Complex Made Simple

COP26: What you need to know about climate decisions so far

Leaders at the COP26 summit in Glasgow agreed on two deals that could become key tools in the climate fight

100 countries backed a UK-led declaration to halt and reverse deforestation by 2030 Indian Prime Minister Narendra Modi’s net-zero pledge on Monday was a welcome surprise Close to 100 countries have committed to cutting back on the potent greenhouse gas methane

According to Bloomberg Green, leaders at the summit in Glasgow agreed on two deals that could become key tools in the climate fight.

The U.S. and European Union’s much-anticipated pledge to cut methane emissions got support from more than 90 countries, though super-polluters China and Russia held out.

Also, 100 countries backed a UK-led declaration to halt and reverse deforestation by 2030 which was backed by Brazil, home to the Amazon jungle, and Russia, home to the world’s largest expanse of temperate forests. It also came with a $19 billion commitment from both governments and companies. The pact encompasses about 85% of the world’s forests.

Getting on target graph

Indian Prime Minister Narendra Modi’s net-zero pledge on Monday was a welcome surprise to many. Based on Modi’s other promises, it’s possible India’s emissions have already peaked.  

Another promising technological innovation is direct air capture (DAC), which is attracting dollars from Elon Musk and Bill Gates.  

COP26 Scorecard

The second day of the COP26 climate summit, according to the New York Times, saw progress on climate issues but still fell well short of the big prize: Securing aggressive commitments to reach net-zero carbon emissions globally and to slow the rising temperatures that have led to lethal fires, floods, droughts and heatwaves around the world.

According to the Independent, Europe could see near 50C heat every year by the end of the century if urgent action is not taken to slash greenhouse gas emissions, citing a Met Office analysis.

This summer’s deadly European heatwave, named Lucifer, which saw a new temperature record of 48.8°C set in Sicily, would have been impossible without the climate crisis, the analysis found.

Such heat in Europe can now be expected once every three years as a result of the global warming that Earth has already endured, it added. 

However, current pledges and promises put forward are still not enough to put the world on track to limiting global temperature rise to 1.5°C by the end of the century, the aspiration of the landmark Paris Agreement made in 2015.

The analysis is the latest in “attribution science,” the study of how the climate crisis is influencing extreme weather events and extremes.

The scientists used a “medium” greenhouse gas emissions scenario, called “SSP4.5”, to examine how the risk of heatwaves on the same scale as Lucifer might change in the future.

The scenario would see temperatures rise by around 2.7°C by 2081 to 2100, with a possible range of between 2.1C and 3.5C.

This level of warming is around the level expected if countries do not increase their current ambition on the climate crisis.

UN review published ahead of Cop26 found that countries’ current climate plans would result in around 2.7°C of heating by 2100.

Methane

Close to 100 countries have committed to cutting back on the potent greenhouse gas methane at the Cop26 climate summit.
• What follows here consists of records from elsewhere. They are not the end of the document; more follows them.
**src/rtl/oh_pads_cfgload.sv**
```systemverilog
// rtl/oh_pads_cfgload.sv - serial loader for the pad-ring configuration daisy chain
module oh_pads_cfgload #(
  parameter int NPADS    = 16,
  parameter int CFGW     = 13,
  parameter int DIV      = 2,
  parameter int AUTOLOAD = 1
) (
  input  logic                   clk,
  input  logic                   nreset,
  input  logic                   start,
  input  logic [NPADS*CFGW-1:0]  cfg_bus,
  output logic                   serial_clk,
  output logic                   serial_data,
  output logic                   serial_load,
  output logic                   busy,
  output logic                   done
);

  localparam int NBITS = NPADS * CFGW;
  localparam int BW    = $clog2(NBITS + 1);
  localparam int DW    = $clog2(DIV + 1);
  localparam logic [BW-1:0] LAST_BIT  = BW'(NBITS - 1);
  localparam logic [DW-1:0] LAST_TICK = DW'(DIV - 1);

  typedef enum logic [2:0] {
    IDLE = 3'd0,
    SLO  = 3'd1,
    SHI  = 3'd2,
    LOAD = 3'd3,
    FIN  = 3'd4
  } state_e;

  state_e           state_q, state_d;
  logic [DW-1:0]    tick_q, tick_d;
  logic [BW-1:0]    bit_q, bit_d;
  logic [NBITS-1:0] shreg_q, shreg_d;
  logic             pend_q, pend_d;

  logic sclk_q, sclk_d;
  logic sdata_q, sdata_d;
  logic sload_q, sload_d;
  logic busy_q, busy_d;
  logic done_q, done_d;

  logic phase_end;
  logic trigger;

  assign phase_end = (tick_q == LAST_TICK);
  // A pending autoload counts as a start; both in the same cycle still make one transfer.
  assign trigger   = start | ((AUTOLOAD != 0) && pend_q);

  // State, counters, image and registered outputs; reset aborts without ever raising load.
  always_ff @(posedge clk or negedge nreset) begin
    if (!nreset) begin
      state_q <= IDLE;
      tick_q  <= '0;
      bit_q   <= '0;
      shreg_q <= '0;
      pend_q  <= 1'b1;
      sclk_q  <= 1'b0;
      sdata_q <= 1'b0;
      sload_q <= 1'b0;
      busy_q  <= 1'b0;
      done_q  <= 1'b0;
    end else begin
      state_q <= state_d;
      tick_q  <= tick_d;
      bit_q   <= bit_d;
      shreg_q <= shreg_d;
      pend_q  <= pend_d;
      sclk_q  <= sclk_d;
      sdata_q <= sdata_d;
      sload_q <= sload_d;
      busy_q  <= busy_d;
      done_q  <= done_d;
    end
  end

  // Sequencing: each bit is DIV cycles low then DIV cycles high, then a DIV-cycle load strobe.
  always_comb begin
    state_d = state_q;
    tick_d  = tick_q;
    bit_d   = bit_q;
    shreg_d = shreg_q;
    pend_d  = pend_q;
    unique case (state_q)
      IDLE: begin
        if (trigger) begin
          shreg_d = cfg_bus;
          pend_d  = 1'b0;
          bit_d   = '0;
          tick_d  = '0;
          state_d = SLO;
        end
      end
      SLO: begin
        if (phase_end) begin
          tick_d  = '0;
          state_d = SHI;
        end else begin
          tick_d = tick_q + DW'(1);
        end
      end
      SHI: begin
        if (phase_end) begin
          tick_d  = '0;
          shreg_d = shreg_q << 1;
          bit_d   = bit_q + BW'(1);
          state_d = (bit_q == LAST_BIT) ? LOAD : SLO;
        end else begin
          tick_d = tick_q + DW'(1);
        end
      end
      LOAD: begin
        if (phase_end) begin
          tick_d  = '0;
          state_d = FIN;
        end else begin
          tick_d = tick_q + DW'(1);
        end
      end
      FIN: begin
        state_d = IDLE;
      end
      default: begin
        state_d = IDLE;
      end
    endcase
  end

  // Outputs decoded from the next state so the output flops change together with the state.
  always_comb begin
    sclk_d  = (state_d == SHI);
    sdata_d = ((state_d == SLO) || (state_d == SHI)) && shreg_d[NBITS-1];
    sload_d = (state_d == LOAD);
    busy_d  = (state_d == SLO) || (state_d == SHI) || (state_d == LOAD);
    done_d  = (state_d == FIN);
  end

  assign serial_clk  = sclk_q;
  assign serial_data = sdata_q;
  assign serial_load = sload_q;
  assign busy        = busy_q;
  assign done        = done_q;

endmodule
```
The nations have agreed to slash methane emissions by 30% by 2030.

Brazil is among new signatories to the Global Methane Pledge, a deal spearheaded by the US and the EU.

“Methane is one of the gases we can cut fastest,” added Ursula von der Leyen, president of the European Commission.

“Roughly 30% of global warming since the industrial revolution is due to methane emissions … Today global methane emissions grow faster than at any time in the past.”

Most human-made methane emissions come from fossil fuels and agriculture, particularly livestock rearing.

Because it is potent but short-lived in the atmosphere, it has been described as the strongest lever available for reducing warming in the near term.

“Methane is an easy win in terms of climate action,” said Professor Emily Shuckburgh, director of Cambridge Zero at the University of Cambridge.

“[It] is the second most important greenhouse gas and rapid cuts would make an important difference. It has contributed about 0.5C to warming to date and, although it doesn’t stay as long in the atmosphere as CO2 in the first 20 years after its release, it is 80 times more powerful at heating (it).”